What is the number of lines in the entries that contain "past"? Reply with that number only.

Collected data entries
-*-
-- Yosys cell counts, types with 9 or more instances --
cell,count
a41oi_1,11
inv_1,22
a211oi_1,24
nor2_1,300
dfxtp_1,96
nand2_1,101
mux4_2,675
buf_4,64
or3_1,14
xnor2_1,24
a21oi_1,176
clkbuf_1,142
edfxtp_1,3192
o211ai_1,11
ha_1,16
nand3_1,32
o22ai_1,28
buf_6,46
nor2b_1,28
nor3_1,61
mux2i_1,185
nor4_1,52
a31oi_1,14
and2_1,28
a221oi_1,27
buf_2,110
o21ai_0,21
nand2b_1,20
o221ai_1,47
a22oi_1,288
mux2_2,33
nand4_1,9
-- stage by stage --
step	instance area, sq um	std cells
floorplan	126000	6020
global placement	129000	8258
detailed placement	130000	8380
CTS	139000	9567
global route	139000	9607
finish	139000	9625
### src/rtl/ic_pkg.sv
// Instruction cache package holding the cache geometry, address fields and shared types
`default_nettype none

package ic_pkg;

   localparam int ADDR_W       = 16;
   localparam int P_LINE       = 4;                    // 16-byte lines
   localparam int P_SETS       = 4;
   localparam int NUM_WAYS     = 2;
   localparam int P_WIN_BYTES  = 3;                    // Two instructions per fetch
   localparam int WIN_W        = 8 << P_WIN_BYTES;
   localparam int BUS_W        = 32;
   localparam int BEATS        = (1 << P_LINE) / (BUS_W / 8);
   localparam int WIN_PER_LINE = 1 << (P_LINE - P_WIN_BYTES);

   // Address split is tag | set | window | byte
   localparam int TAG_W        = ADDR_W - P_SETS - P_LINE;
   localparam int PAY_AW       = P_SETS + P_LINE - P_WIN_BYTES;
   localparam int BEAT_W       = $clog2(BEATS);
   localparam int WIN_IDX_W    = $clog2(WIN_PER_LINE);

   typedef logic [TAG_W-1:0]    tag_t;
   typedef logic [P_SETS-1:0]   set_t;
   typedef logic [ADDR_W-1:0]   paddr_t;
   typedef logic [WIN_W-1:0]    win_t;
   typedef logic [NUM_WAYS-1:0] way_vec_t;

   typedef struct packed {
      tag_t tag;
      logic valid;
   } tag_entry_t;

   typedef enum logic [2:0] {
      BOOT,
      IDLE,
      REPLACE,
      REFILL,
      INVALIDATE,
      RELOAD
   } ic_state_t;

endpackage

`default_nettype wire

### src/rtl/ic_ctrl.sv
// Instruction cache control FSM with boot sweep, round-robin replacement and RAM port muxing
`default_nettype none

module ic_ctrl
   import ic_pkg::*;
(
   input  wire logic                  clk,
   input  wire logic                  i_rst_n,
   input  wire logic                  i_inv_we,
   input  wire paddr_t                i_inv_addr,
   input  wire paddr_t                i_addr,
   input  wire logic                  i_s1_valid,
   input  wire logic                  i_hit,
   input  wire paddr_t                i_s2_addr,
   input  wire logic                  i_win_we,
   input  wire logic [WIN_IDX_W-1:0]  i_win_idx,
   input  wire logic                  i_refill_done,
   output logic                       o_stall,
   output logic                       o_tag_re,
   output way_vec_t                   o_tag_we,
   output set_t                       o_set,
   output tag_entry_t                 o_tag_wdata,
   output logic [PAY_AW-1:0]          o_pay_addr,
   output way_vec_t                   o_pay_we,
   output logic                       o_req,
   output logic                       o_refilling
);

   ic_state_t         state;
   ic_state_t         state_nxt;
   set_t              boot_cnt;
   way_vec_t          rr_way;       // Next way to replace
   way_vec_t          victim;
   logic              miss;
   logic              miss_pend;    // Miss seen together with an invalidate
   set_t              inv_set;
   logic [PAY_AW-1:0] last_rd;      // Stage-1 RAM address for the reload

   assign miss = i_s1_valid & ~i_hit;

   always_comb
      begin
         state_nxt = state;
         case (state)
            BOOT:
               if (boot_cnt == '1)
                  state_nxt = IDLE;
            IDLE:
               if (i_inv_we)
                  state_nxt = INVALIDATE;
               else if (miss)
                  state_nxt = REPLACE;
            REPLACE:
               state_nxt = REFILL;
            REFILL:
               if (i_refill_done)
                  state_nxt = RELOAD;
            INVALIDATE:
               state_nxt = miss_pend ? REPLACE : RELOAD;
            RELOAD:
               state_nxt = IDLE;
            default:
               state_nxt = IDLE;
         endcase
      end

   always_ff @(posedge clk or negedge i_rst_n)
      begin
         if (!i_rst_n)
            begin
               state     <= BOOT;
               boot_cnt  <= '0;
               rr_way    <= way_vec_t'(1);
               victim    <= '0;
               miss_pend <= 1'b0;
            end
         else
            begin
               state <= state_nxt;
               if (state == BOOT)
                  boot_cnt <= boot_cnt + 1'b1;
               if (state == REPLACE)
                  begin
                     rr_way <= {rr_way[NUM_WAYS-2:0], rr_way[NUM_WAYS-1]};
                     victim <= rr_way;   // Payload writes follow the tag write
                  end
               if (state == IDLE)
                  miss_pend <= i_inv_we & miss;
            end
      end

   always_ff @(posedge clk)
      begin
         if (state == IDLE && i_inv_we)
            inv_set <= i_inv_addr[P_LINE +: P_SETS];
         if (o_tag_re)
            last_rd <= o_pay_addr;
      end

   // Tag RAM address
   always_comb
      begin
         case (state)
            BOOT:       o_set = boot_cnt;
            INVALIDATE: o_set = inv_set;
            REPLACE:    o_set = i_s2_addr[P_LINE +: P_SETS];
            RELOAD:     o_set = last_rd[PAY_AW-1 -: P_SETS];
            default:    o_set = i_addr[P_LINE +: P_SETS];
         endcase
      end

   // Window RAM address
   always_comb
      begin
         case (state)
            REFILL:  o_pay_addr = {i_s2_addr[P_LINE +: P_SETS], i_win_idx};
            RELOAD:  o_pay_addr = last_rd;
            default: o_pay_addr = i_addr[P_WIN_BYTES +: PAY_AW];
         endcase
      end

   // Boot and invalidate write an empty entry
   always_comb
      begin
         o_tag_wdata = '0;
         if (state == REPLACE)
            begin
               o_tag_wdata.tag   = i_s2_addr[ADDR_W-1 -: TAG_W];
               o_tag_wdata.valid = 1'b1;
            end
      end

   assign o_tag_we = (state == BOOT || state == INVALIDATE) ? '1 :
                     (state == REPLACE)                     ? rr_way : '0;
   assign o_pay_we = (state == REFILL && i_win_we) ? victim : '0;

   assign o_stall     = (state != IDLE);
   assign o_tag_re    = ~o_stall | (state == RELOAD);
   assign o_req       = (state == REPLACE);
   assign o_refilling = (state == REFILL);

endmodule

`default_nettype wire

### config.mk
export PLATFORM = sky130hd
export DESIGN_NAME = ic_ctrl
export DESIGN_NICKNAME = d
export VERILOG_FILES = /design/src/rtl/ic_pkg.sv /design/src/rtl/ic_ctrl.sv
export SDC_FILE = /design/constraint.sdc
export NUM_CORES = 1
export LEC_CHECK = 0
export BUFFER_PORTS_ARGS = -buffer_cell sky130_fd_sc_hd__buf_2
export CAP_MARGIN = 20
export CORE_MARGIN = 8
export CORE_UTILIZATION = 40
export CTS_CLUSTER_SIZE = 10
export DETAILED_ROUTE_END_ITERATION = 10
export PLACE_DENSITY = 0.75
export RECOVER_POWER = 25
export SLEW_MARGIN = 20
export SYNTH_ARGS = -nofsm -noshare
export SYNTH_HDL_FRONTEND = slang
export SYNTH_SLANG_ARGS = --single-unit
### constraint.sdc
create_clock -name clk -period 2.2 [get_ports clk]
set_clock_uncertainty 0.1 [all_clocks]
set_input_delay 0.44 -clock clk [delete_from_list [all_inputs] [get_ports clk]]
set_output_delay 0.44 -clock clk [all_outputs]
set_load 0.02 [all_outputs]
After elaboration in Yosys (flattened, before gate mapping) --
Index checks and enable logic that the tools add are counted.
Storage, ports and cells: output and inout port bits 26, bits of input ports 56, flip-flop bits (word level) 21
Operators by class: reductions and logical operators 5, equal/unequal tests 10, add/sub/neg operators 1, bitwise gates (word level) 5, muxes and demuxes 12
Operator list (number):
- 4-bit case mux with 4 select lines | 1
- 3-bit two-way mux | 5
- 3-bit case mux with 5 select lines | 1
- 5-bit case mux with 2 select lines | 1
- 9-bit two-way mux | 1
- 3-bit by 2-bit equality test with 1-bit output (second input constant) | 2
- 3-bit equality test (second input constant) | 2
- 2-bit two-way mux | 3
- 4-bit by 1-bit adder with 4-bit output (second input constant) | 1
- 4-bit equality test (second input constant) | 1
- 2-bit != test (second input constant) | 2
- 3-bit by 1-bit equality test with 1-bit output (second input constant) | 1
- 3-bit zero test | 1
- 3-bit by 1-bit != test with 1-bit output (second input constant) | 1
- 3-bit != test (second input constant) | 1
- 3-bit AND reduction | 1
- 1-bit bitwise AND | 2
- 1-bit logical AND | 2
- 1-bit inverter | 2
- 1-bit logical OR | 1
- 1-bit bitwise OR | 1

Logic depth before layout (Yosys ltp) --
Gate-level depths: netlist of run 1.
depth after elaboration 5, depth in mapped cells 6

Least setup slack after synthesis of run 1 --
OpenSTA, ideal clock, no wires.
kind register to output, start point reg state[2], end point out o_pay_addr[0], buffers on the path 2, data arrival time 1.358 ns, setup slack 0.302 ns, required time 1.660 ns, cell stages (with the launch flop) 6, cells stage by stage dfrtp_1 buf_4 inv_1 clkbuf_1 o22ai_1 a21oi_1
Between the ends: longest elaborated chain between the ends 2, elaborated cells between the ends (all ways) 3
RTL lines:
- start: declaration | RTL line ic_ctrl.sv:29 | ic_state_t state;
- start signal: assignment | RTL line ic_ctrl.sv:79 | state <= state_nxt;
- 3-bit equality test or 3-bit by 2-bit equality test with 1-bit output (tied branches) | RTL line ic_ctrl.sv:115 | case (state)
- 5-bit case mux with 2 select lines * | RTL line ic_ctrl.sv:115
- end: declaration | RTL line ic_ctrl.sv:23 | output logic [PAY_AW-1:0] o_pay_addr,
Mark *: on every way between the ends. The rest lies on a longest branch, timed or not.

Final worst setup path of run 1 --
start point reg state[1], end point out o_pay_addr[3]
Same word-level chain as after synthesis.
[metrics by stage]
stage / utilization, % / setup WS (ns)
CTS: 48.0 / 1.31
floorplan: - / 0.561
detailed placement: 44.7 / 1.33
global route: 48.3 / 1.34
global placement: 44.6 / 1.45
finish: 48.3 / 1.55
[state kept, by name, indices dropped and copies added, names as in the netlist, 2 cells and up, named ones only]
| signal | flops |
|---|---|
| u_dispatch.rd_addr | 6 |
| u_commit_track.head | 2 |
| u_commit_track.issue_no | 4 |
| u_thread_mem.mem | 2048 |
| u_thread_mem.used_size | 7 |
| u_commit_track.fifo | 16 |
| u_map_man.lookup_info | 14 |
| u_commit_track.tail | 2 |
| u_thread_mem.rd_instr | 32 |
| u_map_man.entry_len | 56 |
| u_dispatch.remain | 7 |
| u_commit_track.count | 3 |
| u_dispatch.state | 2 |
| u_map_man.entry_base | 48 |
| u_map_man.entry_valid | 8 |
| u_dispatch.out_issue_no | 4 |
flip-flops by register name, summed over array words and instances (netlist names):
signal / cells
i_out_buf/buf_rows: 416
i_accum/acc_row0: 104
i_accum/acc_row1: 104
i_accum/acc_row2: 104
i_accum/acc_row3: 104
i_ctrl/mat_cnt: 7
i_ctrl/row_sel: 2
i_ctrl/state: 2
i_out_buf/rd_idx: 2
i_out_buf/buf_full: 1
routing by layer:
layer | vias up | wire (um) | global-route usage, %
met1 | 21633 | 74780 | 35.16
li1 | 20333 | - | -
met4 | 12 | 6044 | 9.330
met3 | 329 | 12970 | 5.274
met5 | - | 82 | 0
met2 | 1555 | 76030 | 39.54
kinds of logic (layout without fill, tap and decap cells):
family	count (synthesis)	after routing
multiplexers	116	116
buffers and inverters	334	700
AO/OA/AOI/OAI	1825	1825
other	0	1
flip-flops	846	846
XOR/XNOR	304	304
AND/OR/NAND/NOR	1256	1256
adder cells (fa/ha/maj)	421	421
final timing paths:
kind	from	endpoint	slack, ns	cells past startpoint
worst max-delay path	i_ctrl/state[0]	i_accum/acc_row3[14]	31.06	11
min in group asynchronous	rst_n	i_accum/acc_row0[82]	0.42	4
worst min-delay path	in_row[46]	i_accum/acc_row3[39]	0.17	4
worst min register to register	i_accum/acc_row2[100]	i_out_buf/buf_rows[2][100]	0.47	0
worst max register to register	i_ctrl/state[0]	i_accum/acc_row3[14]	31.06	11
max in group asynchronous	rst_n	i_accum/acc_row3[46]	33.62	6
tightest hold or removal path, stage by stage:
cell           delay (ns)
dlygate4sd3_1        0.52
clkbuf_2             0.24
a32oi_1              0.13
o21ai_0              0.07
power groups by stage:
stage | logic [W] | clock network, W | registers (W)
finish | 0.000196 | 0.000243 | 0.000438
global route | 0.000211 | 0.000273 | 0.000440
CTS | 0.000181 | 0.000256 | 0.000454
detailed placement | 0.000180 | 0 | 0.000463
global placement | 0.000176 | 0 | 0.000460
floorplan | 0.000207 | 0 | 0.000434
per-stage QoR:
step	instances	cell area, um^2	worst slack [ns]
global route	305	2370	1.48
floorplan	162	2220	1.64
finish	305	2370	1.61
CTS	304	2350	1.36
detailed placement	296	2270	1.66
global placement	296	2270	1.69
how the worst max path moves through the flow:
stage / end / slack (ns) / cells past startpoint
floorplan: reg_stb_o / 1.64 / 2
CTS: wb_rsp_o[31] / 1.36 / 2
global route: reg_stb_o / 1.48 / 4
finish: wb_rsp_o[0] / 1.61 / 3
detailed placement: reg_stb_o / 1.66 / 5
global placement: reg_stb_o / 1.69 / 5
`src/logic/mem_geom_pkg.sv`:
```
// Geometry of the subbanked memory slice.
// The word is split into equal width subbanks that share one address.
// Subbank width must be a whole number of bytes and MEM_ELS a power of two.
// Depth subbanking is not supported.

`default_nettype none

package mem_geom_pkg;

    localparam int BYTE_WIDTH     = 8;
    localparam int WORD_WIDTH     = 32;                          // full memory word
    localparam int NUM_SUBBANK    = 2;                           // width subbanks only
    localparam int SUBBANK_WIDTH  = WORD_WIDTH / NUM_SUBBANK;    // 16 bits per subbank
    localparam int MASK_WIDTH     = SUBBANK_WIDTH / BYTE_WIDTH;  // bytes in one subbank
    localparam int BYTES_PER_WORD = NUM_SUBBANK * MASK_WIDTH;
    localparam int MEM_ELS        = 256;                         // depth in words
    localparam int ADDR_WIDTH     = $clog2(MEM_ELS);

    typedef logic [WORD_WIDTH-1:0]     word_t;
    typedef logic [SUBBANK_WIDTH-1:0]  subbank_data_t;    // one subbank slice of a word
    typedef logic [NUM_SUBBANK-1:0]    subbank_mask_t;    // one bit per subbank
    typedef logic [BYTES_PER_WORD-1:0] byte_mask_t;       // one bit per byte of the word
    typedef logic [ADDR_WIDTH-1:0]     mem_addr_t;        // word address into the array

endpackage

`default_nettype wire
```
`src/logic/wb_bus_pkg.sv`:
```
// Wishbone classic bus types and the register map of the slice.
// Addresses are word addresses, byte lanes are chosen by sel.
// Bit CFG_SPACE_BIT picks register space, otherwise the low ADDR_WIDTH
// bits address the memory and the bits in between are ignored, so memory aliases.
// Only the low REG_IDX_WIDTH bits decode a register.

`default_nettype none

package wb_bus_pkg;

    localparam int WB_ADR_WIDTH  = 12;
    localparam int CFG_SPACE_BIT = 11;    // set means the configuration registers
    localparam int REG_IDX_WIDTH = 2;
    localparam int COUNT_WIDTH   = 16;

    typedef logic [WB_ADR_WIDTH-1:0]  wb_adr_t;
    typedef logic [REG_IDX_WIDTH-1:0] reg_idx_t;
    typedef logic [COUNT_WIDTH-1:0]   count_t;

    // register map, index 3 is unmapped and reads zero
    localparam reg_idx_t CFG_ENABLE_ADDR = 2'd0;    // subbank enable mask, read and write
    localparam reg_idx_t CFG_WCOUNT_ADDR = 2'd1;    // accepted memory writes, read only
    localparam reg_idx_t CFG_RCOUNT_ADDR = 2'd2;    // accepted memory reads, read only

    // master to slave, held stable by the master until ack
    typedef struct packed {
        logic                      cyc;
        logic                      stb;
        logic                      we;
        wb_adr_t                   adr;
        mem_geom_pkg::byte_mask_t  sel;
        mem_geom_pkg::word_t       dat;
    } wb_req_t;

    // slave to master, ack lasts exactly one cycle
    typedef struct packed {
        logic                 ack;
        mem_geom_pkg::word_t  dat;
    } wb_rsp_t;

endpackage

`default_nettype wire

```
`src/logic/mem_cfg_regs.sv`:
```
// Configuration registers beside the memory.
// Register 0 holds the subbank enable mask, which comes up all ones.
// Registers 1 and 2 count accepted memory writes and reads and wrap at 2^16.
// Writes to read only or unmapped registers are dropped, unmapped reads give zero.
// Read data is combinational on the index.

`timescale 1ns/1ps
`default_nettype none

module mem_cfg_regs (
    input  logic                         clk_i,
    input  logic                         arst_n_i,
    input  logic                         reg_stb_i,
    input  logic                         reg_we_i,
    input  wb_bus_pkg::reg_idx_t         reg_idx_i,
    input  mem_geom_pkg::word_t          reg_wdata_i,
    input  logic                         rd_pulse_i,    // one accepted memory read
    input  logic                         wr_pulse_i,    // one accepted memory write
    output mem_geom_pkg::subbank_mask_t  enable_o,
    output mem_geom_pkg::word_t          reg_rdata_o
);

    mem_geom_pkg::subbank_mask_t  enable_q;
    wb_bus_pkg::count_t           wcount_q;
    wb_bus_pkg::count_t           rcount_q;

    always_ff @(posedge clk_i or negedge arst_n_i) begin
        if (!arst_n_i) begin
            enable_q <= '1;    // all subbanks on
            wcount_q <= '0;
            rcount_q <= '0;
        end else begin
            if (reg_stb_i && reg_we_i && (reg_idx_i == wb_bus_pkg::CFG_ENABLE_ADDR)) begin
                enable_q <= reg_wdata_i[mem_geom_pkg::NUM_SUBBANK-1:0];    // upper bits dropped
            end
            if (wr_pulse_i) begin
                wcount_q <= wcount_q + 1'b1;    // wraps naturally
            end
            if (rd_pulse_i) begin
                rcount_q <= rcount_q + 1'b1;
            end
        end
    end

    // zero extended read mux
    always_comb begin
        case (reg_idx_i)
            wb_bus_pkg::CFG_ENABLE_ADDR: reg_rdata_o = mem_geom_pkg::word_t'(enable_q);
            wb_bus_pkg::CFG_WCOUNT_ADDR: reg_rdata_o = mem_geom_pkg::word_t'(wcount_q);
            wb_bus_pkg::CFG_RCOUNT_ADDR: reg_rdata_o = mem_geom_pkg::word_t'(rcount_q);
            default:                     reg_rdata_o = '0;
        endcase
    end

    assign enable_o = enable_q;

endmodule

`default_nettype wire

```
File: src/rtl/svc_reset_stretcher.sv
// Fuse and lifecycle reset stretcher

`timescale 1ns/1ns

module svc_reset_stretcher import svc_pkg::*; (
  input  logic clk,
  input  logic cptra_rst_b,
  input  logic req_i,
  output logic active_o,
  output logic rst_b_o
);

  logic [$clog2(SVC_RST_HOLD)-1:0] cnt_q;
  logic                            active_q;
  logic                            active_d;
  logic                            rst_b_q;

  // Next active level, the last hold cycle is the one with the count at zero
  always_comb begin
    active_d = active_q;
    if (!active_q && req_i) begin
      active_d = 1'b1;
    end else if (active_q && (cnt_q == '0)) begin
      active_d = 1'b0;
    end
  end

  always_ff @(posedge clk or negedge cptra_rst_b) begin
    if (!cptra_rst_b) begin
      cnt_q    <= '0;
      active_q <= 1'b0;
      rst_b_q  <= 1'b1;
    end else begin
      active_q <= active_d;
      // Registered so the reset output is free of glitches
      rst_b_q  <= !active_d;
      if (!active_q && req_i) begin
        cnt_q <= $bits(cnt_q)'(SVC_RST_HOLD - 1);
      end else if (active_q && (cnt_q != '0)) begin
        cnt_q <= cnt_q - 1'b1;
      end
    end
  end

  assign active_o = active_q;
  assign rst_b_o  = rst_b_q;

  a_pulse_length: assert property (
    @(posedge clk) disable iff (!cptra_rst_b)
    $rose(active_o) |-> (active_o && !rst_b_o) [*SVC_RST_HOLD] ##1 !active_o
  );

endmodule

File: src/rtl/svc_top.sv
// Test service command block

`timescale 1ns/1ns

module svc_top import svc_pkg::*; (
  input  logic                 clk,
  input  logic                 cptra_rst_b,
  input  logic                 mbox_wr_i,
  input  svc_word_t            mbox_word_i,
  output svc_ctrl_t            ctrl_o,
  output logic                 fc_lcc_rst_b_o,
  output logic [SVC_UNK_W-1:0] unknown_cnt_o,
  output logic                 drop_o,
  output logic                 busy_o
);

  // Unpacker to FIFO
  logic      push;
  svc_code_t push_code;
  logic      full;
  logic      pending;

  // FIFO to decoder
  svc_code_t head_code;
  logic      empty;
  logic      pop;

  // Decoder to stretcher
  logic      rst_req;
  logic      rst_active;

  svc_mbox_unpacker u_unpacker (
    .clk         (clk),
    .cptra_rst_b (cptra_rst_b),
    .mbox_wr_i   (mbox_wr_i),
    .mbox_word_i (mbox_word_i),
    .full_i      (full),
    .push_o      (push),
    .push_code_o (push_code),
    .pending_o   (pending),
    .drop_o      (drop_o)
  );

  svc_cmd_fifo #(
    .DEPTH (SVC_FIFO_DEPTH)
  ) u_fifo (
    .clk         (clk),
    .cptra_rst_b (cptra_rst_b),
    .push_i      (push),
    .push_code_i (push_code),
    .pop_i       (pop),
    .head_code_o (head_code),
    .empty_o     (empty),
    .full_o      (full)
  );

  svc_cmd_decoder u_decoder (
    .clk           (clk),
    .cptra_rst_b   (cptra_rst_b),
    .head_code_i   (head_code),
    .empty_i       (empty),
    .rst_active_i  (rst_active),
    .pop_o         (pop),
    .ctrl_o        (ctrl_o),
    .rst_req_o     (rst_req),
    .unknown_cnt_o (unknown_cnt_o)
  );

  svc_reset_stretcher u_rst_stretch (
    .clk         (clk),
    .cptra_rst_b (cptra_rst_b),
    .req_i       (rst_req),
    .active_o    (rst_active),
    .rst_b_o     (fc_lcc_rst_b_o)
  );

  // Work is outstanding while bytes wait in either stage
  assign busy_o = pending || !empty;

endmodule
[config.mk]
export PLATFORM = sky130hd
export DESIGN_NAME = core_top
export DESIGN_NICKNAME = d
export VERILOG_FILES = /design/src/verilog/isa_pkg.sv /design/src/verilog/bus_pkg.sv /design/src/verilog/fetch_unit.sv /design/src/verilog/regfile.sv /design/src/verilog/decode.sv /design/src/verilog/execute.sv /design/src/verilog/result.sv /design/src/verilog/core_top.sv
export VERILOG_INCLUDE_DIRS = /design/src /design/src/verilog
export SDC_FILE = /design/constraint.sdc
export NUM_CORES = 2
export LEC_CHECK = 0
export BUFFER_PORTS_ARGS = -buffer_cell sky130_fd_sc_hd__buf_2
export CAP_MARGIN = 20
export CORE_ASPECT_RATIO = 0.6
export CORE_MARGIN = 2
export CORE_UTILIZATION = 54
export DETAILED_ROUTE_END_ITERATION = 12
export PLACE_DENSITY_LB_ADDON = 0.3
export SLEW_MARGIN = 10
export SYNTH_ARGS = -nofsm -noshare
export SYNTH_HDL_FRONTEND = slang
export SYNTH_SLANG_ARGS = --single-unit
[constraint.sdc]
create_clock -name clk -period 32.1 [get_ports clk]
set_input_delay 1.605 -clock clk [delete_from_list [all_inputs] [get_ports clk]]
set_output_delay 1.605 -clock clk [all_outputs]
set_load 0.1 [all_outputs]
-*-
■ EXERCISE OUTPUT:
2